(Stored items)
**src/rtl/muldiv_ctrl_pkg.sv**
```systemverilog
// -----------------------------------------------------------------------------
// muldiv_ctrl_pkg
//   Shared definitions for the EX-stage multiply/divide sequencer: ALU op codes
//   handled by the block, FSM state encoding and small op-decode helpers.
// -----------------------------------------------------------------------------
package muldiv_ctrl_pkg;

    localparam logic [7:0] EXE_MULT_OP  = 8'b0001_1000;
    localparam logic [7:0] EXE_MULTU_OP = 8'b0001_1001;
    localparam logic [7:0] EXE_DIV_OP   = 8'b0001_1010;
    localparam logic [7:0] EXE_DIVU_OP  = 8'b0001_1011;

    typedef enum logic [2:0] {
        ST_IDLE = 3'd0,
        ST_MUL  = 3'd1,
        ST_DIV  = 3'd2,
        ST_FIX  = 3'd3,
        ST_DONE = 3'd4
    } state_t;

    function automatic logic is_muldiv(input logic [7:0] op);
        return op inside {EXE_MULT_OP, EXE_MULTU_OP, EXE_DIV_OP, EXE_DIVU_OP};
    endfunction

    function automatic logic is_div(input logic [7:0] op);
        return (op == EXE_DIV_OP) || (op == EXE_DIVU_OP);
    endfunction

    function automatic logic is_signed_op(input logic [7:0] op);
        return (op == EXE_MULT_OP) || (op == EXE_DIV_OP);
    endfunction

endpackage

```
**src/rtl/muldiv_ctrl_div.sv**
```systemverilog
// -----------------------------------------------------------------------------
// div_radix2
//   Iterative unsigned restoring divider, one quotient bit per cycle.
//   A start pulse loads the operands; WIDTH cycles later done pulses for one
//   cycle and quotient/remainder hold the result until the next start.
//   A zero divisor naturally yields quotient = all ones, remainder = dividend.
// Ports
//   clk, rst          clock, async active-high reset
//   start             load operands and begin (restarts any run in progress)
//   dividend, divisor unsigned operands, sampled on start
//   done              one-cycle pulse, result valid
//   quotient          unsigned quotient
//   remainder         unsigned remainder
// -----------------------------------------------------------------------------
module div_radix2 #(
    parameter int WIDTH = 32
) (
    input  logic             clk,
    input  logic             rst,
    input  logic             start,
    input  logic [WIDTH-1:0] dividend,
    input  logic [WIDTH-1:0] divisor,
    output logic             done,
    output logic [WIDTH-1:0] quotient,
    output logic [WIDTH-1:0] remainder
);

    localparam int CW = $clog2(WIDTH);

    logic [WIDTH-1:0] rem_q, quo_q, dvs_q;
    logic [CW-1:0]    cnt_q;
    logic             run_q, done_q;
    logic [WIDTH:0]   shifted, diff;

    // Partial remainder shifted left with the next dividend bit; one extra bit
    // because the shifted value can exceed WIDTH bits before the subtract.
    assign shifted = {rem_q, quo_q[WIDTH-1]};
    assign diff    = shifted - {1'b0, dvs_q};

    // NOTE: sequential state uses non-blocking assignments so every register
    // samples the pre-edge values of the others, independent of statement order.
    always_ff @(posedge clk or posedge rst) begin
        if (rst) begin
            rem_q  <= '0;
            quo_q  <= '0;
            dvs_q  <= '0;
            cnt_q  <= '0;
            run_q  <= 1'b0;
            done_q <= 1'b0;
        end else begin
            done_q <= 1'b0;
            if (start) begin
                rem_q <= '0;
                quo_q <= dividend;
                dvs_q <= divisor;
                cnt_q <= '0;
                run_q <= 1'b1;
            end else if (run_q) begin
                if (!diff[WIDTH]) begin
                    rem_q <= diff[WIDTH-1:0];
                    quo_q <= {quo_q[WIDTH-2:0], 1'b1};
                end else begin
                    rem_q <= shifted[WIDTH-1:0];
                    quo_q <= {quo_q[WIDTH-2:0], 1'b0};
                end
                cnt_q <= cnt_q + CW'(1);
                if (cnt_q == CW'(WIDTH - 1)) begin
                    run_q  <= 1'b0;
                    done_q <= 1'b1;
                end
            end
        end
    end

    assign done      = done_q;
    assign quotient  = quo_q;
    assign remainder = rem_q;

endmodule

```
**src/rtl/muldiv_ctrl.sv**
```systemverilog
// -----------------------------------------------------------------------------
// muldiv_ctrl
//   EX-stage sequencer for MULT/MULTU/DIV/DIVU. Accepts the op from the decoder,
//   stalls the pipeline while the operation runs and issues a single-cycle
//   {hi,lo} write strobe for the HI/LO register.
//   Multiply: latency-modelled, product registered after MUL_LAT cycles.
//   Divide:   WIDTH-cycle magnitude divide (div_radix2) + one sign-fix cycle.
// Ports
//   clk, rst      clock, async active-high reset
//   valid_i       EX instruction valid
//   alucontrol_i  ALU op code; only the four muldiv ops act
//   srca_i/srcb_i rs / rt operands
//   flush_i       squash: abort to IDLE, no write
//   hold_i        downstream stall; DONE waits while high
//   stall_o       hold IF/ID/EX (accept cycle and MUL/DIV states)
//   busy_o        FSM not IDLE
//   hilo_we_o     one-cycle HI/LO write strobe
//   hi_o/lo_o     result (mult high/low word, remainder/quotient)
// -----------------------------------------------------------------------------
module muldiv_ctrl
    import muldiv_ctrl_pkg::*;
#(
    parameter int MUL_LAT = 3,
    parameter int WIDTH   = 32
) (
    input  logic             clk,
    input  logic             rst,
    input  logic             valid_i,
    input  logic [7:0]       alucontrol_i,
    input  logic [WIDTH-1:0] srca_i,
    input  logic [WIDTH-1:0] srcb_i,
    input  logic             flush_i,
    input  logic             hold_i,
    output logic             stall_o,
    output logic             busy_o,
    output logic             hilo_we_o,
    output logic [WIDTH-1:0] hi_o,
    output logic [WIDTH-1:0] lo_o
);

    // Counter must reach both WIDTH-1 and MUL_LAT-1 (at most 7).
    localparam int CW = ($clog2(WIDTH) > 3) ? $clog2(WIDTH) : 3;

    state_t           state_q, state_d;
    logic [CW-1:0]    cnt_q;
    logic [WIDTH-1:0] a_q, b_q;
    logic             sgn_q;

    logic             start, mul_last, div_last;
    logic [WIDTH-1:0] mag_a, mag_b;
    logic             div_done;
    logic [WIDTH-1:0] div_quo, div_rem;

    // rst gates start so stall_o drops the moment reset is asserted.
    assign start = valid_i & is_muldiv(alucontrol_i) & (state_q == ST_IDLE)
                 & ~flush_i & ~rst;

    assign mul_last = (state_q == ST_MUL) && (cnt_q == CW'(MUL_LAT - 1));
    assign div_last = (state_q == ST_DIV) && (cnt_q == CW'(WIDTH - 1));

    // ---------------- FSM ----------------
    always_ff @(posedge clk or posedge rst) begin
        if (rst) state_q <= ST_IDLE;
        else     state_q <= state_d;
    end

    // NOTE: state_d gets a default before the case so no path leaves it
    // unassigned, which would otherwise infer a latch.
    always_comb begin
        state_d = state_q;
        case (state_q)
            ST_IDLE: if (start) state_d = is_div(alucontrol_i) ? ST_DIV : ST_MUL;
            ST_MUL:  if (mul_last) state_d = ST_DONE;
            ST_DIV:  if (div_last) state_d = ST_FIX;
            ST_FIX:  state_d = ST_DONE;
            ST_DONE: if (!hold_i) state_d = ST_IDLE;
            default: state_d = ST_IDLE;
        endcase
        if (flush_i) state_d = ST_IDLE;
    end

    always_ff @(posedge clk or posedge rst) begin
        if (rst)                                       cnt_q <= '0;
        else if (flush_i || start || mul_last || div_last) cnt_q <= '0;
        else if (state_q == ST_MUL || state_q == ST_DIV)   cnt_q <= cnt_q + CW'(1);
    end

    // Raw operands and signedness, kept for the multiplier and the sign fix.
    always_ff @(posedge clk or posedge rst) begin
        if (rst) begin
            a_q   <= '0;
            b_q   <= '0;
            sgn_q <= 1'b0;
        end else if (start) begin
            a_q   <= srca_i;
            b_q   <= srcb_i;
            sgn_q <= is_signed_op(alucontrol_i);
        end
    end

    // ---------------- divider ----------------
    // Magnitudes feed the divider straight from the operands in the accept
    // cycle so its WIDTH iterations line up with the DIV state.
    assign mag_a = (is_signed_op(alucontrol_i) && srca_i[WIDTH-1]) ? -srca_i : srca_i;
    assign mag_b = (is_signed_op(alucontrol_i) && srcb_i[WIDTH-1]) ? -srcb_i : srcb_i;

    div_radix2 #(.WIDTH(WIDTH)) u_div (
        .clk       (clk),
        .rst       (rst),
        .start     (start & is_div(alucontrol_i)),
        .dividend  (mag_a),
        .divisor   (mag_b),
        .done      (div_done),
        .quotient  (div_quo),
        .remainder (div_rem)
    );

    // ---------------- result datapath ----------------
    logic [2*WIDTH-1:0] ext_a, ext_b, product;
    logic               neg_quo, neg_rem, b_zero;
    logic [WIDTH-1:0]   quo_fix, rem_fix;

    // Sign-extend for MULT, zero-extend for MULTU; the low 2*WIDTH bits of
    // the extended product are correct for both.
    assign ext_a   = {{WIDTH{a_q[WIDTH-1] & sgn_q}}, a_q};
    assign ext_b   = {{WIDTH{b_q[WIDTH-1] & sgn_q}}, b_q};
    assign product = ext_a * ext_b;

    // Truncating division: quotient negative when signs differ, remainder
    // follows the dividend. 0x80000000/-1 falls out as 0x80000000 rem 0.
    assign neg_quo = sgn_q & (a_q[WIDTH-1] ^ b_q[WIDTH-1]);
    assign neg_rem = sgn_q & a_q[WIDTH-1];
    assign quo_fix = neg_quo ? -div_quo : div_quo;
    assign rem_fix = neg_rem ? -div_rem : div_rem;
    assign b_zero  = (b_q == '0);

    always_ff @(posedge clk or posedge rst) begin
        if (rst) begin
            hi_o <= '0;
            lo_o <= '0;
        end else if (!flush_i) begin
            if (mul_last) begin
                {hi_o, lo_o} <= product;
            end else if (state_q == ST_FIX && div_done) begin
                if (b_zero) begin
                    // Divide by zero: no trap, raw dividend in HI.
                    hi_o <= a_q;
                    lo_o <= '1;
                end else begin
                    hi_o <= rem_fix;
                    lo_o <= quo_fix;
                end
            end
        end
    end

    assign busy_o    = (state_q != ST_IDLE);
    assign stall_o   = start | (state_q == ST_MUL) | (state_q == ST_DIV);
    assign hilo_we_o = (state_q == ST_DONE) & ~hold_i & ~flush_i;

endmodule
```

▶ **Work instruction**
Once you have identified the lines above that contain "sequencer", copy each of them.

▶ **Result of this task**
//   Shared definitions for the EX-stage multiply/divide sequencer: ALU op codes
//   EX-stage sequencer for MULT/MULTU/DIV/DIVU. Accepts the op from the decoder,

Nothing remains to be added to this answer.